Re: Paid off my home: strategies for investment? - Posted by Frank Chin

Posted by Frank Chin on September 18, 2003 at 07:44:15:


It depends on your long term strategy. I have to generalize as I have no idea high much equity you have or the RE trends in your area as you didn’t mention where you live.

The returns are usually low for SFH’s, unless its in a fast appreciating area, such as metro NYC where I am, and you make up for it with equity.

Returns are far higher in multi families. If you sell the home right now, you can take all the money out tax free, and invest it in whatever you want. Put a down payment on the investment property, plus a new home, probably taking a mortgage on both - that’s leverage.

But if you decide the returns are too low five years from now, and then sell it, you’ll wind up either paying taxes or going thru the trouble of doing a 1031 exchange.

I own multi’s and SFH for rental. In metro NYC, the SFH almost quadrupled in price as I got the place as a preforeclosure deal 20 years ago. So I don’t care the returns are low. I also kept rents low to prevent turnover, and collect enough to carry expenses.

I suggest you take a look at some multi’s in your area and see if its something you want to be involved in.
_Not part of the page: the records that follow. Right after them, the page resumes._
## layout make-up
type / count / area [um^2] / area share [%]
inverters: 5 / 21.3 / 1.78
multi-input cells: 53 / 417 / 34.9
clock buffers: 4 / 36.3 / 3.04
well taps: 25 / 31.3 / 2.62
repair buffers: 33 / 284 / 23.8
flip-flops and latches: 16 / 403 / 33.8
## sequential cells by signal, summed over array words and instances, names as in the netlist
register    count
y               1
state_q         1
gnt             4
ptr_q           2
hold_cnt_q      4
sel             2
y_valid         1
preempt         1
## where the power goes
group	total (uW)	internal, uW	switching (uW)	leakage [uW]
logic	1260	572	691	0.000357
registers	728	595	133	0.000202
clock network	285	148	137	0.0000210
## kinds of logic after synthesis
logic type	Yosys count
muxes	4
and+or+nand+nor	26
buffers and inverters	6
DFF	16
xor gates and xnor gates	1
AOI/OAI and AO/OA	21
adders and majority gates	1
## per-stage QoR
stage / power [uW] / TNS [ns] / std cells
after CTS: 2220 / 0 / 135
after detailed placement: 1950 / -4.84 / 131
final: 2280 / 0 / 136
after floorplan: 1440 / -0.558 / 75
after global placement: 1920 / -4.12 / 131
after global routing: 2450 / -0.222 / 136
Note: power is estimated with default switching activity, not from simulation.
--- config.mk ---
export PLATFORM = sky130hd
export DESIGN_NAME = config_broadcaster
export DESIGN_NICKNAME = d
export VERILOG_FILES = /design/src/rtl/config_broadcaster.sv
export SDC_FILE = /design/constraint.sdc
export NUM_CORES = 1
export LEC_CHECK = 0
export BUFFER_PORTS_ARGS = -buffer_cell sky130_fd_sc_hd__buf_4
export CAP_MARGIN = 30
export CORE_MARGIN = 2
export CORE_UTILIZATION = 25
export CTS_BUF_LIST = sky130_fd_sc_hd__clkbuf_16
export CTS_CLUSTER_SIZE = 16
export DETAILED_ROUTE_END_ITERATION = 6
export PLACE_DENSITY = 0.55
export RECOVER_POWER = 25
export SLEW_MARGIN = 5
export SYNTH_ARGS = -nofsm -noshare
export SYNTH_HDL_FRONTEND = slang
export SYNTH_SLANG_ARGS = --single-unit
--- constraint.sdc ---
create_clock -name CLK -period 2.6 [get_ports CLK]
set_clock_uncertainty 0.05 [all_clocks]
set_input_delay 0.26 -clock CLK [delete_from_list [all_inputs] [get_ports CLK]]
set_output_delay 0.26 -clock CLK [all_outputs]
set_load 0.02 [all_outputs]
File: config.mk
export PLATFORM = sky130hd
export DESIGN_NAME = if_stage_flat
export DESIGN_NICKNAME = d
export VERILOG_FILES = /design/src/rtl/if_stage_if.sv /design/src/rtl/if_stage.sv /design/src/flat_wrapper.sv
export SDC_FILE = /design/constraint.sdc
export NUM_CORES = 1
export LEC_CHECK = 0
export ABC_AREA = 0
export CAP_MARGIN = 20
export CORE_AREA = 2 2 127 67
export DETAILED_ROUTE_END_ITERATION = 12
export DIE_AREA = 0 0 129 69
export PLACE_DENSITY = 0.73
export SLEW_MARGIN = 30
export SYNTH_ARGS = -nofsm -noshare
export SYNTH_HDL_FRONTEND = slang
export SYNTH_SLANG_ARGS = --single-unit
File: constraint.sdc
create_clock -name clk -period 3.05 [get_ports clk]
set_input_delay 0.61 -clock clk [delete_from_list [all_inputs] [get_ports clk]]
set_output_delay 0.61 -clock clk [all_outputs]
set_load 0.005 [all_outputs]
File: src/rtl/if_stage_if.sv
// IF-stage pipeline bundle: redirect/hazard controls and instruction fetch in,
// IF/ID register and status out. The slave side is the fetch stage itself.
interface if_stage_if #(
  parameter int PC_W = 9
) ();
  logic            PcSel;
  logic [31:0]     BrPC;
  logic            Stall;
  logic            HaltReq;
  logic [31:0]     Inst_In;
  logic [PC_W-1:0] Inst_Addr;
  logic [PC_W-1:0] IfId_PC;
  logic [31:0]     IfId_Inst;
  logic            IfId_Valid;
  logic            Halted;
  logic [15:0]     FlushCnt;

  modport master (
    output PcSel, BrPC, Stall, HaltReq, Inst_In,
    input  Inst_Addr, IfId_PC, IfId_Inst, IfId_Valid, Halted, FlushCnt
  );

  modport slave (
    input  PcSel, BrPC, Stall, HaltReq, Inst_In,
    output Inst_Addr, IfId_PC, IfId_Inst, IfId_Valid, Halted, FlushCnt
  );
endinterface

File: src/rtl/if_stage.sv
// Instruction fetch stage: PC register, IF/ID pipeline register, redirect/stall/halt
// handling and a saturating count of taken redirects.
module if_stage #(
  parameter int          PC_W     = 9,
  parameter logic [31:0] NOP_INST = 32'h00000013
) (
  input  logic      clk,
  input  logic      reset_n,
  if_stage_if.slave bus
);

  typedef enum logic {RUN, HALTED} state_e;

  state_e          state_q, state_d;
  logic [PC_W-1:0] pc_q, pc_d;
  logic [PC_W-1:0] ifid_pc_q, ifid_pc_d;
  logic [31:0]     ifid_inst_q, ifid_inst_d;
  logic            ifid_valid_q, ifid_valid_d;
  logic            halted_q, halted_d;
  logic [15:0]     flush_cnt_q, flush_cnt_d;
  logic [PC_W-1:0] redirect_pc;
  logic            unused_brpc;

  assign redirect_pc = {bus.BrPC[PC_W-1:2], 2'b00};
  assign unused_brpc = ^{bus.BrPC[31:PC_W], bus.BrPC[1:0]};

  // Priority in RUN: redirect squashes a younger halt/stall, then halt, then stall.
  always_comb begin
    state_d      = state_q;
    pc_d         = pc_q;
    ifid_pc_d    = ifid_pc_q;
    ifid_inst_d  = ifid_inst_q;
    ifid_valid_d = ifid_valid_q;
    halted_d     = halted_q;
    flush_cnt_d  = flush_cnt_q;
    if (state_q == RUN) begin
      if (bus.PcSel) begin
        pc_d         = redirect_pc;
        ifid_inst_d  = NOP_INST;
        ifid_valid_d = 1'b0;
        if (flush_cnt_q != '1) flush_cnt_d = flush_cnt_q + 16'd1;
      end else if (bus.HaltReq) begin
        state_d      = HALTED;
        halted_d     = 1'b1;
        ifid_inst_d  = NOP_INST;
        ifid_valid_d = 1'b0;
      end else if (!bus.Stall) begin
        ifid_pc_d    = pc_q;
        ifid_inst_d  = bus.Inst_In;
        ifid_valid_d = 1'b1;
        pc_d         = pc_q + PC_W'(4);
      end
    end
  end

  always_ff @(posedge clk) begin
    if (!reset_n) begin
      state_q      <= RUN;
      pc_q         <= '0;
      ifid_pc_q    <= '0;
      ifid_inst_q  <= NOP_INST;
      ifid_valid_q <= 1'b0;
      halted_q     <= 1'b0;
      flush_cnt_q  <= '0;
    end else begin
      state_q      <= state_d;
      pc_q         <= pc_d;
      ifid_pc_q    <= ifid_pc_d;
      ifid_inst_q  <= ifid_inst_d;
      ifid_valid_q <= ifid_valid_d;
      halted_q     <= halted_d;
      flush_cnt_q  <= flush_cnt_d;
    end
  end

  assign bus.Inst_Addr  = pc_q;
  assign bus.IfId_PC    = ifid_pc_q;
  assign bus.IfId_Inst  = ifid_inst_q;
  assign bus.IfId_Valid = ifid_valid_q;
  assign bus.Halted     = halted_q;
  assign bus.FlushCnt   = flush_cnt_q;

endmodule
File: src/flat_wrapper.sv
// flat-port wrapper written by rule: the top's interface ports become plain ports
module if_stage_flat 
#(
  parameter int          PC_W     = 9,
  parameter logic [31:0] NOP_INST = 32'h00000013
)
  (clk, reset_n, bus_PcSel, bus_BrPC, bus_Stall, bus_HaltReq, bus_Inst_In, bus_Inst_Addr, bus_IfId_PC, bus_IfId_Inst, bus_IfId_Valid, bus_Halted, bus_FlushCnt);
  if_stage_if #(.PC_W(PC_W)) bus_i ();
  input  logic clk;
  input  logic reset_n;
  input wire logic [$bits(bus_i.PcSel)-1:0] bus_PcSel;
  input wire logic [$bits(bus_i.BrPC)-1:0] bus_BrPC;
  input wire logic [$bits(bus_i.Stall)-1:0] bus_Stall;
  input wire logic [$bits(bus_i.HaltReq)-1:0] bus_HaltReq;
  input wire logic [$bits(bus_i.Inst_In)-1:0] bus_Inst_In;
  output wire logic [$bits(bus_i.Inst_Addr)-1:0] bus_Inst_Addr;
  output wire logic [$bits(bus_i.IfId_PC)-1:0] bus_IfId_PC;
  output wire logic [$bits(bus_i.IfId_Inst)-1:0] bus_IfId_Inst;
  output wire logic [$bits(bus_i.IfId_Valid)-1:0] bus_IfId_Valid;
  output wire logic [$bits(bus_i.Halted)-1:0] bus_Halted;
  output wire logic [$bits(bus_i.FlushCnt)-1:0] bus_FlushCnt;
  assign bus_i.PcSel = bus_PcSel;
  assign bus_i.BrPC = bus_BrPC;
  assign bus_i.Stall = bus_Stall;
  assign bus_i.HaltReq = bus_HaltReq;
  assign bus_i.Inst_In = bus_Inst_In;
  assign bus_Inst_Addr = bus_i.Inst_Addr;
  assign bus_IfId_PC = bus_i.IfId_PC;
  assign bus_IfId_Inst = bus_i.IfId_Inst;
  assign bus_IfId_Valid = bus_i.IfId_Valid;
  assign bus_Halted = bus_i.Halted;
  assign bus_FlushCnt = bus_i.FlushCnt;
  if_stage #(.PC_W(PC_W), .NOP_INST(NOP_INST)) u_core (.clk(clk), .reset_n(reset_n), .bus(bus_i));
endmodule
From my experience, SFH’s are easier to manage. Small multi’s are mini apartment buildings with no manager or superintendent and you’ll have to have tenants do the work, and make sure its done.

But if you have enough equity, you can even buy a small apartment building where you can have some type on site management. I say some type because for smaller buildings, a tenant gets a large discount on rent to be a part time manager.

To conclude, multi’s have higher returns, but involves more work and management.

Frank Chin

Re: Paid off my home: strategies for investment? - Posted by BrokerScott (Mich)

Posted by BrokerScott (Mich) on September 18, 2003 at 05:52:36:

The first thing is to establish your goals. If you have lived in this home for 2 of the last 5 years you could therefore rent or RTO it for up to one day less than 3 more years and use the capital gains exemption. However you state that the place has appreciated 10K in 7 years? How did you arrive at that statement? It seems very low. Have you had an appraisal or a Realtor do a CMA? If you hold it for more than those 3 years, when you do sell you would be liable for capital gains. As for your saying thatyou aren’t handy, you might want to include in your lease a ‘discount incentive plan’ as described in the book ‘How to buy and manage rental properties’ by Mike and Irene Milan. You charge slightly less than market if the tenats 1. Pay on or before the first of each month and 2. Pay a small deductable ($25 or so)for each service call. This effectively eliminates the piddley service calls, and you can get a handy man for more serious repairs. However you should check with your lawyer to ensure that it is written correctly in regards to your state/local laws. Hope this has been helpful. Best, Scott

Re: Paid off my home: strategies for investment? - Posted by Robert Lam

Posted by Robert Lam on September 18, 2003 at 07:11:48:

I have been in this house for the past 7 years. If I just rent the house out and buy another house, are you saying I have to pay capital gains on the rent that I receive?

If I sell the house, I can see that I will need to pay capital gains on the profit that I make.

No, I have not done a complete appraisal…I was just basing my numbers off of the property appraisal database available through a local city real estate website. I understand that their numbers are not totally accurate.